Excerpted records section start

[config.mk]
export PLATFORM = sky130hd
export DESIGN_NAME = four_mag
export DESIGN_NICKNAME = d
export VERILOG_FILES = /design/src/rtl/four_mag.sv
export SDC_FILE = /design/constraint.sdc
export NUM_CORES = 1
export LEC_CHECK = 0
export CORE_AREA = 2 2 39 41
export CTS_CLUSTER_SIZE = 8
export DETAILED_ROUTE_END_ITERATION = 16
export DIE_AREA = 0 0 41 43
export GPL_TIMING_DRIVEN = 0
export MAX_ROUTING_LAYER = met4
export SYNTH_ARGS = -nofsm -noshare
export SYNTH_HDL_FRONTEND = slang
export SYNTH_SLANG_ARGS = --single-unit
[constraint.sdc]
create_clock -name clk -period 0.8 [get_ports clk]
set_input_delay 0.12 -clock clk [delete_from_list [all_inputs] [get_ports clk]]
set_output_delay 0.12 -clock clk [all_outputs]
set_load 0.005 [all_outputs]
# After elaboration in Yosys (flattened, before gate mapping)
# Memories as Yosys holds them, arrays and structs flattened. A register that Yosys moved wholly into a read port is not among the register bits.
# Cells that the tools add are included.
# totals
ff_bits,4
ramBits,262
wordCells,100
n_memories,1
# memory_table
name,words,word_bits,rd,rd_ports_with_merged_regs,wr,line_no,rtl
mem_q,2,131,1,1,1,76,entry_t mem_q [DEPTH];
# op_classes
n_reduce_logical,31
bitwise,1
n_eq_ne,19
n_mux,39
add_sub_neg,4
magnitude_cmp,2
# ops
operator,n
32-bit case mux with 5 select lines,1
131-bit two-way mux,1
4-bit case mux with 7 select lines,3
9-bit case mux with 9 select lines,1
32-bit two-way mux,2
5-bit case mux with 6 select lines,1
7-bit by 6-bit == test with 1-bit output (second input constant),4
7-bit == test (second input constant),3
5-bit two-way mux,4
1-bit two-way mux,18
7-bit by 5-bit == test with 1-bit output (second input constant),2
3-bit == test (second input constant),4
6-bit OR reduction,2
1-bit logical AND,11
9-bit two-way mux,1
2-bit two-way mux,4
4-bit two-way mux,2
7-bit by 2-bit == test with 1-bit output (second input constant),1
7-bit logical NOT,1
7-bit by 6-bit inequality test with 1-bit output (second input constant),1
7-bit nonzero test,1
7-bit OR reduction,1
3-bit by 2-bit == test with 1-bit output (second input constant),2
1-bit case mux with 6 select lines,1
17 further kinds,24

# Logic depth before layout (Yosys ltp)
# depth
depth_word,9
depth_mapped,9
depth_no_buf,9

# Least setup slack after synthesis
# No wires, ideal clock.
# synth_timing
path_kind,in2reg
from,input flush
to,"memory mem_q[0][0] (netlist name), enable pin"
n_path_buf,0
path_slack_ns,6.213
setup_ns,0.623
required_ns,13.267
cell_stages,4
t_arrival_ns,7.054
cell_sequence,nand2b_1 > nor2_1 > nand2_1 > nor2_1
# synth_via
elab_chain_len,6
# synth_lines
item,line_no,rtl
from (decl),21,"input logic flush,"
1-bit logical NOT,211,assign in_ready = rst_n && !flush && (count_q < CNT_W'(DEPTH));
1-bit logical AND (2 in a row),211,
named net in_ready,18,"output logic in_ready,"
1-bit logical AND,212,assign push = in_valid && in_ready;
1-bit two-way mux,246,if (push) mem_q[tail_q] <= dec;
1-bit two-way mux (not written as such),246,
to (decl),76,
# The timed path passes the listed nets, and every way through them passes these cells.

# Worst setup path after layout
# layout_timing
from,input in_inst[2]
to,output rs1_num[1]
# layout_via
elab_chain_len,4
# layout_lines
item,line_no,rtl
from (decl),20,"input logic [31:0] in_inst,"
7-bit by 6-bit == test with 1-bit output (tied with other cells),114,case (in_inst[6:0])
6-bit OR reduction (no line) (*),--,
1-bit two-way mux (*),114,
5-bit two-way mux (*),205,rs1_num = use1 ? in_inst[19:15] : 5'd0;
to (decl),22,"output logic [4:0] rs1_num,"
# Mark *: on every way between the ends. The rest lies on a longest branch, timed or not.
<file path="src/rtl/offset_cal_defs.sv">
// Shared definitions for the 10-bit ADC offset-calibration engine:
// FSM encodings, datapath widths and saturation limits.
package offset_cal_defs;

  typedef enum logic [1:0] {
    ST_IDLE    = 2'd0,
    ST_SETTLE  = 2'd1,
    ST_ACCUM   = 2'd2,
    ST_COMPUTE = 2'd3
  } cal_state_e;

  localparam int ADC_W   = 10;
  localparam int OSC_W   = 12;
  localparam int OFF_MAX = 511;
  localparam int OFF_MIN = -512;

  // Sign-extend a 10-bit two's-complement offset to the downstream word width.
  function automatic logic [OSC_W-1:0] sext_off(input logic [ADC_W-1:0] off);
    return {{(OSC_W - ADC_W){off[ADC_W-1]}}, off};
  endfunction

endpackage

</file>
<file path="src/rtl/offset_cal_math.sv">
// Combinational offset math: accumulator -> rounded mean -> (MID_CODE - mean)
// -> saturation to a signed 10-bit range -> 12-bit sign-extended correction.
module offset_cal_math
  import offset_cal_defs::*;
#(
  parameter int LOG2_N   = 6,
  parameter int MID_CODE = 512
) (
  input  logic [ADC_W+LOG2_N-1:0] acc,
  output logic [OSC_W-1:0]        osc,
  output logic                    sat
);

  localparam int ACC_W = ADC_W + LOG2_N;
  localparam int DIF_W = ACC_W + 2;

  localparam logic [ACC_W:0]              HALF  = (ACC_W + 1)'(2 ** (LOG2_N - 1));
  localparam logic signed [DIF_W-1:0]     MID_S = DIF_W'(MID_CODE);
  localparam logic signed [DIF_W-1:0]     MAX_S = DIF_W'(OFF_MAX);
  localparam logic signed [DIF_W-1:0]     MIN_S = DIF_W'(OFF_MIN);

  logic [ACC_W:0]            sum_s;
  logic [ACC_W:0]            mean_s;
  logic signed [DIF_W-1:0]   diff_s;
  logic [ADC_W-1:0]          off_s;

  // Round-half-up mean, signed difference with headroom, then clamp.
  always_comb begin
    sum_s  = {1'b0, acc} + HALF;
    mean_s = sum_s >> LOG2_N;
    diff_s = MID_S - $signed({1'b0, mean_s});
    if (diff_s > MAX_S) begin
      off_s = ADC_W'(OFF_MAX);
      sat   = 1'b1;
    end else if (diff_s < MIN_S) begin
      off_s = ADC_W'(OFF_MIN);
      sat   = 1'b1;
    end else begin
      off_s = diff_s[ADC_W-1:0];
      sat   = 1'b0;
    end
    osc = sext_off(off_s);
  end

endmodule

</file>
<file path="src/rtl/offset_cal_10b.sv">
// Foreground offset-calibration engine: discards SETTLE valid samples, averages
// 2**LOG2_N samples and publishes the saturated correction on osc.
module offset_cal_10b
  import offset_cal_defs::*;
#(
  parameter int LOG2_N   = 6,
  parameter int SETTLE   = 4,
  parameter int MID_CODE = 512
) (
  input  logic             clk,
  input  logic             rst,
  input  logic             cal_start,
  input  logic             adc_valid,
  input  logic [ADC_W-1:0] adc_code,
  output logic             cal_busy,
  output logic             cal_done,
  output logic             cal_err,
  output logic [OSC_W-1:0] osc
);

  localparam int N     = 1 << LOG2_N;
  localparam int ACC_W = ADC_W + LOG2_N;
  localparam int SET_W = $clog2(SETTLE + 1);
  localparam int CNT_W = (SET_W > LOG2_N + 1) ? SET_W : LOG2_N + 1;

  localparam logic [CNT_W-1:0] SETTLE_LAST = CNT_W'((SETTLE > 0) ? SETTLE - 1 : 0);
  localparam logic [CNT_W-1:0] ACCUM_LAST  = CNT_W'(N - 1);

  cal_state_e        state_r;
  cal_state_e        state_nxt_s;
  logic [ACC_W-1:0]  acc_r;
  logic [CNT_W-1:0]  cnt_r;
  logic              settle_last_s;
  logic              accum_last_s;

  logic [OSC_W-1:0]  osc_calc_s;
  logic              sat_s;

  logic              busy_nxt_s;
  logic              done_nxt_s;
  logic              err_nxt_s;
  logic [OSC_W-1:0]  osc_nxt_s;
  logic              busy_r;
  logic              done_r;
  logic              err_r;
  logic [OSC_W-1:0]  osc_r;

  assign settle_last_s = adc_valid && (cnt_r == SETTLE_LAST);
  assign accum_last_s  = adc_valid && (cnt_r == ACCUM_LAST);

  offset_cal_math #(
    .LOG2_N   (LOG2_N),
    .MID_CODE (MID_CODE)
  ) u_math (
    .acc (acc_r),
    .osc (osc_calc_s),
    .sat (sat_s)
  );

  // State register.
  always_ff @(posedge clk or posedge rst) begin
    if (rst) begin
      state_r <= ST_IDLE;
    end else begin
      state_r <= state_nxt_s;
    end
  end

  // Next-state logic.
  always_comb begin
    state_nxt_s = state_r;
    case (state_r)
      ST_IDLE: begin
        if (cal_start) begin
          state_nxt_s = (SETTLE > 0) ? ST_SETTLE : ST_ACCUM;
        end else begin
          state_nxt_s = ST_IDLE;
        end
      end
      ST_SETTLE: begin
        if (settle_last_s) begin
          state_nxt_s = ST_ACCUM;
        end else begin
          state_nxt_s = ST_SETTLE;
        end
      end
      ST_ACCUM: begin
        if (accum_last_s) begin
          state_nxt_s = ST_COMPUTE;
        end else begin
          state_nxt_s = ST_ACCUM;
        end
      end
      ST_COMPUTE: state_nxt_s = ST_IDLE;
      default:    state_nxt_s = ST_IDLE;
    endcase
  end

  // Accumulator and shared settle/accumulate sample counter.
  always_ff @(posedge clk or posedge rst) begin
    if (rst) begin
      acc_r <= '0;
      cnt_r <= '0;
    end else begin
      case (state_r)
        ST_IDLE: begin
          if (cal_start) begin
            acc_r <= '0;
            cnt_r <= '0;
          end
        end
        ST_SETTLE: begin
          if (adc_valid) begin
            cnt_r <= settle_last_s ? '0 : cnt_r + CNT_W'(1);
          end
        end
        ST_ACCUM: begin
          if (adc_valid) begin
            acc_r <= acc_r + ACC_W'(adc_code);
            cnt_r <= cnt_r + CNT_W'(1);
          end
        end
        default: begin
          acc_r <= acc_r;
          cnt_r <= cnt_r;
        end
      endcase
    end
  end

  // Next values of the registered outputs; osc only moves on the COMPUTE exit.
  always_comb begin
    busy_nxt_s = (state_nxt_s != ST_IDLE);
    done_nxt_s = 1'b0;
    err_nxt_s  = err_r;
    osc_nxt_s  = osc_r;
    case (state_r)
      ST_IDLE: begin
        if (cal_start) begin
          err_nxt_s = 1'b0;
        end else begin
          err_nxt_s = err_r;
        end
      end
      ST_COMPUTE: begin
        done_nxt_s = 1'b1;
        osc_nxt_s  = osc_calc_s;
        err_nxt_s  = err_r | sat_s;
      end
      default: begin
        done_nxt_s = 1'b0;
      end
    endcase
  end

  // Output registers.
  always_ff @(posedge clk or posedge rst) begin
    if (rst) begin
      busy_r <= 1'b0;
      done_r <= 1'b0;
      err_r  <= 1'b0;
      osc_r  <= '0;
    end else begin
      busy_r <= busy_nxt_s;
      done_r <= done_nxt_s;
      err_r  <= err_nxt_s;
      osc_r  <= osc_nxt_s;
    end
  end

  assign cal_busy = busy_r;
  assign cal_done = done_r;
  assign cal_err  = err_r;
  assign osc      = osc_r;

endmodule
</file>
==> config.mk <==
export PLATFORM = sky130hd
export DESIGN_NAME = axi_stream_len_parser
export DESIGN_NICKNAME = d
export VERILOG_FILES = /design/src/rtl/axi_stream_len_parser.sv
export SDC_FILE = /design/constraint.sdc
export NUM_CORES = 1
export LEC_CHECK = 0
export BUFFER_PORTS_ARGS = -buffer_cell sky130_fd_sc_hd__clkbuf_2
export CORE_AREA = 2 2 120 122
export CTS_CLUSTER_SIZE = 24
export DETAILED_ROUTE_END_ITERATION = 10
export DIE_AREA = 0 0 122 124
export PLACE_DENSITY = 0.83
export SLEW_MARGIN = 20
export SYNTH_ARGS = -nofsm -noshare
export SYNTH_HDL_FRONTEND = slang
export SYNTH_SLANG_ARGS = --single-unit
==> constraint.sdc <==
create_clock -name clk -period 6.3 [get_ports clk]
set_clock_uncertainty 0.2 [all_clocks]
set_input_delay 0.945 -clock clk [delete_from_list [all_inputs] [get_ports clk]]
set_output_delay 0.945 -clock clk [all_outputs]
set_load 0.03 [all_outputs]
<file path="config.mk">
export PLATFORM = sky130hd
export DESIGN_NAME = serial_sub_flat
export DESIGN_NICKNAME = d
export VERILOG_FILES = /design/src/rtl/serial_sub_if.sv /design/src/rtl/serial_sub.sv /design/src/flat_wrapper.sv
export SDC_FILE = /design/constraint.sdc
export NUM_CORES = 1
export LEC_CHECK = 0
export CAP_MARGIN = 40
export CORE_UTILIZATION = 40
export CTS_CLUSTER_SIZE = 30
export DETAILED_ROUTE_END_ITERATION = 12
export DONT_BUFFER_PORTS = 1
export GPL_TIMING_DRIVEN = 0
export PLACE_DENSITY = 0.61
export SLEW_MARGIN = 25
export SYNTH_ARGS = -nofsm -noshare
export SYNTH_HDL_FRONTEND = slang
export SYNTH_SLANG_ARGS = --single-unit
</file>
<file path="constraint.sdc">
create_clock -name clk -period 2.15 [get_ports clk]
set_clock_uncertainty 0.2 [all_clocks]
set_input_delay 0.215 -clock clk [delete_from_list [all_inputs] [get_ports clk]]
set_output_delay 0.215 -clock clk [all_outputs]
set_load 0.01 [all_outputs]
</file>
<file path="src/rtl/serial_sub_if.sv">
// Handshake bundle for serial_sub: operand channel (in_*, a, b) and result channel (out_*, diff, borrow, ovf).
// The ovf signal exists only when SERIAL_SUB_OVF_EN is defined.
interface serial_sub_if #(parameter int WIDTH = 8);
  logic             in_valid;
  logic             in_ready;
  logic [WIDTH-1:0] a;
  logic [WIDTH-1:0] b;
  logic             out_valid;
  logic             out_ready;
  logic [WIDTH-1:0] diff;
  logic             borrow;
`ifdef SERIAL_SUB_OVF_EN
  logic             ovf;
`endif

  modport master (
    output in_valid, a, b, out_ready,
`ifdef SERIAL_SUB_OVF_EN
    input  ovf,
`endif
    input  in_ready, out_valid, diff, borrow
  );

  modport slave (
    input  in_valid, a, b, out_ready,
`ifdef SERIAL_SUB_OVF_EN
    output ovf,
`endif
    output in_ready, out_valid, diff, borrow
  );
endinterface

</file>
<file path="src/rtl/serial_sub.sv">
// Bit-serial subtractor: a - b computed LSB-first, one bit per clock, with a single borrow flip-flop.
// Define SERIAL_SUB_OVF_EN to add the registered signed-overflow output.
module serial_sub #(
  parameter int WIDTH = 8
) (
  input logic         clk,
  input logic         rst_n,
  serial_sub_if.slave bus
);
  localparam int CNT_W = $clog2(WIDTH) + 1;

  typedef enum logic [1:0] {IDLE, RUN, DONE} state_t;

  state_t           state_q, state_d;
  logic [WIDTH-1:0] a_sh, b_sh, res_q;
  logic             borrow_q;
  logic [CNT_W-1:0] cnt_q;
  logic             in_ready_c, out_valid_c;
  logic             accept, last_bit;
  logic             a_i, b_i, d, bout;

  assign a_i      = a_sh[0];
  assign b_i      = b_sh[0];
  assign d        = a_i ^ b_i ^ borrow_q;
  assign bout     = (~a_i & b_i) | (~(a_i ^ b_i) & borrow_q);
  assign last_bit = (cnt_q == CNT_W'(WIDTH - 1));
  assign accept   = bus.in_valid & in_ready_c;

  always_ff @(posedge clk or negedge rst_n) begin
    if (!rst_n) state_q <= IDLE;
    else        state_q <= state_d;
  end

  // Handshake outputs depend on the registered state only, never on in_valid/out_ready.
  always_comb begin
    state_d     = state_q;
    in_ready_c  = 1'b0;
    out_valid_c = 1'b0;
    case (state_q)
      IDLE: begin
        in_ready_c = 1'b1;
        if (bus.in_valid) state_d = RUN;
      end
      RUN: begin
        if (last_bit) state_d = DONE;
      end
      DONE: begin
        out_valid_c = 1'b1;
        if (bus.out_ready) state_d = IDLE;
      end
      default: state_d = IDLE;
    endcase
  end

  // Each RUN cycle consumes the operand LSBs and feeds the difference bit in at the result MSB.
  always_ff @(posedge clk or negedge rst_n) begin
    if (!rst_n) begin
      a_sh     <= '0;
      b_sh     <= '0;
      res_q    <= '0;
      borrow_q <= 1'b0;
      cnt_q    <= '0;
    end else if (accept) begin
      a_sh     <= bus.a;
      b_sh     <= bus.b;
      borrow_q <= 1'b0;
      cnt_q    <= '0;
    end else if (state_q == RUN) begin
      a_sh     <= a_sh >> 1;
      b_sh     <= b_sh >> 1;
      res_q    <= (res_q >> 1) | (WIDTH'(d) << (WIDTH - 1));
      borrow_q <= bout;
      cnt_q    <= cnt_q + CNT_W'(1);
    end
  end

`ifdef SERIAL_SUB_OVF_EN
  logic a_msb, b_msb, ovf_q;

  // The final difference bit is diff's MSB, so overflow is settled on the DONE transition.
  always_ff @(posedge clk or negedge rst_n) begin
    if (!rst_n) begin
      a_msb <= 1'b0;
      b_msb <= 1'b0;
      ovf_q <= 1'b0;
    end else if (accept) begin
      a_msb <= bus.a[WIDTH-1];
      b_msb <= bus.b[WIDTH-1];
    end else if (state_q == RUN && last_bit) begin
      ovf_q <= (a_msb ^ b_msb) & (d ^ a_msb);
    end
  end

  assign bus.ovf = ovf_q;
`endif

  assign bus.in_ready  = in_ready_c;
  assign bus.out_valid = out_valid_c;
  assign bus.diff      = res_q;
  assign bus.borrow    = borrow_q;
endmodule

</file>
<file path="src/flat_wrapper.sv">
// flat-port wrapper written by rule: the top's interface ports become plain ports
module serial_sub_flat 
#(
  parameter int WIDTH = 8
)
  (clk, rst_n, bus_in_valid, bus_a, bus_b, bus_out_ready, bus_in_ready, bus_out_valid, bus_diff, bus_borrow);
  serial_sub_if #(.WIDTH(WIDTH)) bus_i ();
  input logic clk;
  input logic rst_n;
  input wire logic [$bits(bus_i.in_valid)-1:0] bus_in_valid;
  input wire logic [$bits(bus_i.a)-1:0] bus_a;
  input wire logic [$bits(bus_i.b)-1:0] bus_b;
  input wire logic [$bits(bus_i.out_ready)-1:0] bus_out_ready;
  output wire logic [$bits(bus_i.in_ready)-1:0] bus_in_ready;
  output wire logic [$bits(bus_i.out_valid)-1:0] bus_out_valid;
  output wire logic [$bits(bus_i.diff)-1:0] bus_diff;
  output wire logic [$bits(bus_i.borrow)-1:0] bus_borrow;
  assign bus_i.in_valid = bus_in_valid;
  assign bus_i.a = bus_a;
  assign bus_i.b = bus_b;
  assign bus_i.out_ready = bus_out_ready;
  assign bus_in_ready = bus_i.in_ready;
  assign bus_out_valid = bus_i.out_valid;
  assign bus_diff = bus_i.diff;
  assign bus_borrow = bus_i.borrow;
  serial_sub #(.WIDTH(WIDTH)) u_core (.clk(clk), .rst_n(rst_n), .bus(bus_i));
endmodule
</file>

Excerpted records section end

▶ [What is needed]: Transcribe the records above exactly, beginning at the line that contains "# After elaboration" and ending with the line that contains "131-bit two-way mux,1", both included, and nothing else.

▶ [Reply to the exercise]:
# After elaboration in Yosys (flattened, before gate mapping)
# Memories as Yosys holds them, arrays and structs flattened. A register that Yosys moved wholly into a read port is not among the register bits.
# Cells that the tools add are included.
# totals
ff_bits,4
ramBits,262
wordCells,100
n_memories,1
# memory_table
name,words,word_bits,rd,rd_ports_with_merged_regs,wr,line_no,rtl
mem_q,2,131,1,1,1,76,entry_t mem_q [DEPTH];
# op_classes
n_reduce_logical,31
bitwise,1
n_eq_ne,19
n_mux,39
add_sub_neg,4
magnitude_cmp,2
# ops
operator,n
32-bit case mux with 5 select lines,1
131-bit two-way mux,1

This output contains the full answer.